I'd happily pay £20 for delivery, it's not an option with this store or others. I'd give Jo's dad £20 for his time, I'm not expecting it for free.

It's just the uncertainty that is worrying me me.

Why don't you just pay the man with a van fee and have done with it. The dad person will have to give up his time and fuel to do something that is of no benefit whatsoever to him.He doesn't even know you. Its amazing how many people ask favours when you have a van. I used to find that the word 'pop' was used an awful lot, as in "Ooo Angelina , could you just pop this table and 6 chairs to xyz Town? " The town in question was always miles away and I was supposed to be grateful for a small amount of money. The dad person will have to drive to the shop, drive to you and then drive home. Why do you think he would do that when he doesn't even know you. He is probably just ignoring the text.
MotherOfWhippets · 25/03/2022 17:41

It's not the same though is it Confused arrangements that other parents have for doing pick ups and expecting someone you've never met to do a job for you.

He doesn't know you're going to give him £20 (and frankly at the mo this probably won't pay much more than his fuel) and realistically it's not going to be a 5 min job is it?

I say this as someone who rarely asks for favours off people and has always been a bit of a mug for helping others out - but I wouldn't be doing this for someone I don't know or has never helped me out. Sorry OP.

Calennig · 25/03/2022 17:42

The OP has said the person doing the work doesn't drive.
I also wonder if the person doing the work is a tradesperson charging full rates, or it's being done as a favour/mates rates hence the OP needing to sort out the materials

FIL didn't drive he employed a labourer/driver to do that when he ran his own businnes and apparently before that employers always had people who could drive as it was a fairly large work gang he was in charge of never seemed to be an issue possible due to his skill set.
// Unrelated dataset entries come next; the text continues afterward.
From an optimization exercise on the open Yosys and OpenROAD flow, aimed at small area and a short achievable clock period; shortcuts taken in it are not production practice. The RTL was checked by simulation tests, not by an equivalence proof against the original design. No activity file was given, so power comes from the tool's default toggle rates.

==> build 5: inputs <==
==> flow/design.v (excerpt) <==
module fir_reload_ctrl #(
    parameter int          NUM_TAPS      = 129,
    parameter int          COEFF_WIDTH   = 16,
    parameter logic [7:0]  SR_COEFF_IDX  = 8'd128,
    parameter logic [7:0]  SR_COEFF_DATA = 8'd129,
    parameter logic [7:0]  SR_COMMIT     = 8'd130
) (
    input  logic                   ce_clk,
    input  logic                   ce_rst_n,
    input  logic                   set_stb,
    input  logic [7:0]             set_addr,
    input  logic [31:0]            set_data,
    output logic [COEFF_WIDTH-1:0] o_reload_tdata,
    output logic                   o_reload_tlast,
    output logic                   o_reload_tvalid,
    input  logic                   o_reload_tready,
    output logic [7:0]             o_config_tdata,
    output logic                   o_config_tvalid,
    input  logic                   o_config_tready,
    output logic                   busy,
    output logic [15:0]            reload_count,
    output logic [1:0]             err,
    output logic [31:0]            checksum
);
    localparam int         LO       = 16;                         
  ...
clock: 5.0 ns
lec_check: 0
cap_margin: 20
core_margin: 2
core_utilization: 40
slew_margin: 20
run.sh (not shown) runs the stock make flow with config.mk's settings and CLKGATE_MAP_FILE= SYNTH_SCRIPT=/design/flow/synth_recipe.tcl, a recipe that flattens the netlist after the stock synthesis.
==> trial 97: changes against build 5 <==
==> flow/design.v (replaced) <==
module fir_reload_ctrl #(
    parameter int          NUM_TAPS      = 129,
    parameter int          COEFF_WIDTH   = 16,
    parameter logic [7:0]  SR_COEFF_IDX  = 8'd128,
    parameter logic [7:0]  SR_COEFF_DATA = 8'd129,
    parameter logic [7:0]  SR_COMMIT     = 8'd130
) (
    input  logic                   ce_clk,
    input  logic                   ce_rst_n,
    input  logic                   set_stb,
    input  logic [7:0]             set_addr,
    input  logic [31:0]            set_data,
    output logic [COEFF_WIDTH-1:0] o_reload_tdata,
    output logic                   o_reload_tlast,
    output logic                   o_reload_tvalid,
    input  logic                   o_reload_tready,
    output logic [7:0]             o_config_tdata,
    output logic                   o_config_tvalid,
    input  logic                   o_config_tready,
    output logic                   busy,
    output logic [15:0]            reload_count,
    output logic [1:0]             err,
    output logic [31:0]            checksum
);
    localparam int         BW       = 32;                         
    localparam int         NB       = (NUM_TAPS - 1) / BW;        
    localparam logic [8:0] TAP_CNT  = 9'(NUM_TAPS);
    localparam logic [7:0] LAST_TAP = 8'(NUM_TAPS - 1);
    localparam logic [7:0] SR_CLEAR = SR_COMMIT + 8'd1;
    logic busy_q, prime_q, tvalid_q, tlast_q, cvalid_q;
    logic [NB:0] s1_bank_q;    
    logic idx_stb, data_stb, commit_stb, clear_stb;
    logic idle, start, load, reload_hs, config_hs;
    assign idx_stb    = set_stb && (set_addr == SR_COEFF_IDX);
    assign data_stb   = set_stb && (set_addr == SR_COEFF_DATA);
    assign commit_stb = set_stb && (set_addr == SR_COMMIT);
    assign clear_stb  = set_stb && (set_addr == SR_CLEAR);
    assign idle      = !busy_q;
    assign start     = idle && commit_stb;
    assign reload_hs = tvalid_q && o_reload_tready;
    assign config_hs = cvalid_q && o_config_tready;
    assign load      = prime_q || (reload_hs && !tlast_q);
    always_ff @(posedge ce_clk or negedge ce_rst_n) begin
        if (!ce_rst_n) begin
            busy_q   <= 1'b0;
            prime_q  <= 1'b0;
            tvalid_q <= 1'b0;
            tlast_q  <= 1'b0;
            cvalid_q <= 1'b0;
        end else begin
            prime_q <= start;
            if (start)          busy_q <= 1'b1;
            else if (config_hs) busy_q <= 1'b0;
            if (prime_q)                   tvalid_q <= 1'b1;
            else if (reload_hs && tlast_q) tvalid_q <= 1'b0;
            if (reload_hs && tlast_q)      cvalid_q <= 1'b1;
            else if (config_hs)            cvalid_q <= 1'b0;
            if (load)                      tlast_q  <= !prime_q && s1_bank_q[NB];
        end
    end
    logic [COEFF_WIDTH-1:0] ram [NUM_TAPS];
    logic [7:0]             wr_idx_q;
    logic [8:0]             pw_hi_q;
    logic [15:0]            pw_lo_q;
    logic [COEFF_WIDTH-1:0] pw_data_q;
    always_ff @(posedge ce_clk) begin
        for (int h = 0; h < 9; h++)
            pw_hi_q[h] <= idle && data_stb && ({1'b0, wr_idx_q} < TAP_CNT) && (wr_idx_q[7:4] == 4'(h));
        for (int l = 0; l < 16; l++)
            pw_lo_q[l] <= (wr_idx_q[3:0] == 4'(l));
        pw_data_q <= set_data[COEFF_WIDTH-1:0];
    end
    always_ff @(posedge ce_clk) begin
        for (int i = 0; i < NUM_TAPS; i++)
            if (pw_hi_q[i / 16] && pw_lo_q[i % 16]) ram[i] <= pw_data_q;
    end
    always_ff @(posedge ce_clk or negedge ce_rst_n) begin
        if (!ce_rst_n) begin
            wr_idx_q <= '0;
        end else if (idle && idx_stb) begin
            wr_idx_q <= set_data[7:0];
        end else if (idle && data_stb) begin
            wr_idx_q <= (wr_idx_q == LAST_TAP) ? 8'd0 : wr_idx_q + 8'd1;
        end
    end
    logic [BW-1:0]          rd_sel_q;
    logic [NB:0]            rd_bank_q;
    logic [COEFF_WIDTH-1:0] s1_d [NB];
    logic [COEFF_WIDTH-1:0] s1_q [NB];
    logic [COEFF_WIDTH-1:0] s2_word;
    logic [COEFF_WIDTH-1:0] tdata_q;
    always_ff @(posedge ce_clk) begin
        if (idle) begin
            rd_sel_q  <= BW'(2);
            rd_bank_q <= (NB+1)'(1);
        end else if (load) begin
            rd_sel_q <= {rd_sel_q[BW-2:0], rd_sel_q[BW-1]};
            if (rd_sel_q[BW-1]) rd_bank_q <= {rd_bank_q[NB-1:0], rd_bank_q[NB]};
        end
    end
    always_comb begin
        for (int b = 0; b < NB; b++) begin
            s1_d[b] = '0;
            for (int i = 0; i < BW; i++)
                s1_d[b] = s1_d[b] | ({COEFF_WIDTH{rd_sel_q[i]}} & ram[b * BW + i]);
        end
    end
    always_ff @(posedge ce_clk) begin
        if (load) begin
            for (int b = 0; b < NB; b++) s1_q[b] <= s1_d[b];
            s1_bank_q <= rd_bank_q;
        end
    end
    always_comb begin
        s2_word = {COEFF_WIDTH{s1_bank_q[NB]}} & ram[NUM_TAPS-1];
        for (int b = 0; b < NB; b++)
            s2_word = s2_word | ({COEFF_WIDTH{s1_bank_q[b]}} & s1_q[b]);
    end
    always_ff @(posedge ce_clk) begin
        if (load) tdata_q <= prime_q ? ram[0] : s2_word;
    end
    logic [7:0]  cfg_word_q;
    logic [15:0] count_q;
    logic [1:0]  err_q, err_d;
    always_ff @(posedge ce_clk) begin
        if (start) cfg_word_q <= set_data[7:0];
    end
    always_ff @(posedge ce_clk or negedge ce_rst_n) begin
        if (!ce_rst_n)      count_q <= '0;
        else if (config_hs) count_q <= count_q + 16'd1;
    end
    always_comb begin
        err_d = clear_stb ? 2'b00 : err_q;
        if (!idle && (idx_stb || data_stb)) err_d[0] = 1'b1;
        if (!idle && commit_stb)            err_d[1] = 1'b1;
    end
    always_ff @(posedge ce_clk or negedge ce_rst_n) begin
        if (!ce_rst_n) err_q <= '0;
        else           err_q <= err_d;
    end
    logic        new_q;
    logic [7:0]  lo0_q, lo1_q;
    logic        c0_q, c1_q;
    logic [8:0]  k_q;
    logic [31:0] checksum_q;
    logic [7:0]  t0, t1;
    logic        tneg;
    logic [8:0]  fold_lo1;
    logic [8:0]  fold_k;
    assign t0   = new_q ? tdata_q[7:0]  : 8'd0;
    assign t1   = new_q ? tdata_q[15:8] : 8'd0;
    assign tneg = new_q && tdata_q[15];
    assign fold_lo1 = {1'b0, lo1_q} + 9'(c0_q);
    assign fold_k   = k_q + 9'(c1_q) + 9'(fold_lo1[8]);
    always_ff @(posedge ce_clk or negedge ce_rst_n) begin
        if (!ce_rst_n) checksum_q <= '0;
        else if (config_hs) checksum_q <= {{7{fold_k[8]}}, fold_k, fold_lo1[7:0], lo0_q};
    end
    always_ff @(posedge ce_clk) begin
        new_q <= load;
        if (idle) begin
            {c0_q, lo0_q} <= '0;
            {c1_q, lo1_q} <= '0;
            k_q           <= '0;
        end else begin
            {c0_q, lo0_q} <= {1'b0, lo0_q} + {1'b0, t0};
            {c1_q, lo1_q} <= {1'b0, lo1_q} + {1'b0, t1} + 9'(c0_q);
            k_q           <= k_q + 9'(c1_q) - 9'(tneg);
        end
    end
    assign checksum = checksum_q;
    assign o_reload_tdata  = tdata_q;
    assign o_reload_tlast  = tlast_q;
    assign o_reload_tvalid = tvalid_q;
    assign o_config_tvalid = cvalid_q;
    assign o_config_tdata  = cfg_word_q;
    assign busy            = busy_q;
    assign reload_count    = count_q;
    assign err             = err_q;
endmodule
- CORE_UTILIZATION: 40 -> 45
- CTS_CLUSTER_DIAMETER: not set -> 90
- CTS_CLUSTER_SIZE: not set -> 28
- PLACE_DENSITY: not set -> 0.55
- SETUP_SLACK_MARGIN: not set -> 2.75
- TNS_END_PERCENT: not set -> 100
==> run notes <==
	build 5	trial 97
Number of placement rows	165	158
Period Utilization, post-route	0.704	0.485
GRT met1 Usage	0.317	0.446
Worst slack on hold paths	0.316 ns	0.112 ns
Fillers	16900	15100
Levels on crit path	7	1
Placed Cells	7189	7117
Slew at the pin closest to its max-slew limit	1.15 ns	1.14 ns
Clock tree sinks	2235	2319
Worst clock skew	0.0528 ns	0.0527 ns
Capturing point of the worst reg2reg path	tdata_q[4]$_DFFE_PN_	tdata_q[5]$_DFFE_PN_
Status	finished clean	finished clean
Final core area utilization	0.465	0.502
Number of tapcells	2672	2480
Die area	0.208 mm²	0.190 mm²
Met2 layer usage reported by global route	0.369	0.489
Number of enable-type register cells in the synthesized netlist	2088	2157
Multi-input logic cell count	1923	2033
Final #Nets	4821	4925
Adder-Cell Fraction of Synth Area	0.00610	0.00490
Time the final worst path needs with I/O delays and setup	3.52 ns	2.43 ns
R2R Path Start	rd_lo_q[6]$_SDFFE_PP0N_	s1_bank_q[1]$_DFFE_PN_
Sum of routed wire length over all layers	246 mm	305 mm
Proportion of synthesized flip-flops having asynchronous set or reset	0.0282	0.0241
Multi-input combinational area share	0.158	0.156
Startpoint-to-endpoint class of the critical path	flop to flop	flop to output port
Leakage power	0.0298 µW	0.0287 µW

-- what the ideal ports hide --
Ports are ideal in the flow. The routed layouts listed here were re-timed in OpenROAD. Step 1 (the two cells are an assumption about what drives the block):
set clk [get_ports {ce_clk}]
set_driving_cell -lib_cell sky130_fd_sc_hd__clkbuf_16 $clk
set_driving_cell -lib_cell sky130_fd_sc_hd__buf_2 [delete_from_list [all_inputs] $clk]
Step 2 also shifts input and output timing later by t, the mid clock arrival at the registers, as if the neighbouring blocks saw the same clock. Slacks: ideal ports / drivers / drivers and shift; pairs: ideal ports / drivers.
run	t, ns	setup slack, ns	hold slack, ns	worst slew at a driven data input, ns
build 5	0.919	1.479 / 1.479 / 1.479	0.316 / 0.248 / 0.453	0.05
trial 97	0.838	2.575 / 2.493 / 2.065	0.112 / 0.050 / 0.475	0.04
After both steps setup and hold are still met in every run listed. For trial 97, which loses most, drivers alone change the setup slack by -0.082 ns; drivers and shift together by -0.510 ns.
So mates rates people did have to get the stuff themselves.

A single man running own bussiness not driving and doing trade work would be odd.

Ddot · 25/03/2022 17:44

Get the bus with the kids and carry it home. Make it fun, sing all the way. Take some snacks

Itwasnotmeormydog · 25/03/2022 17:44

I think you haven't heard from him because he doesn't want to do it.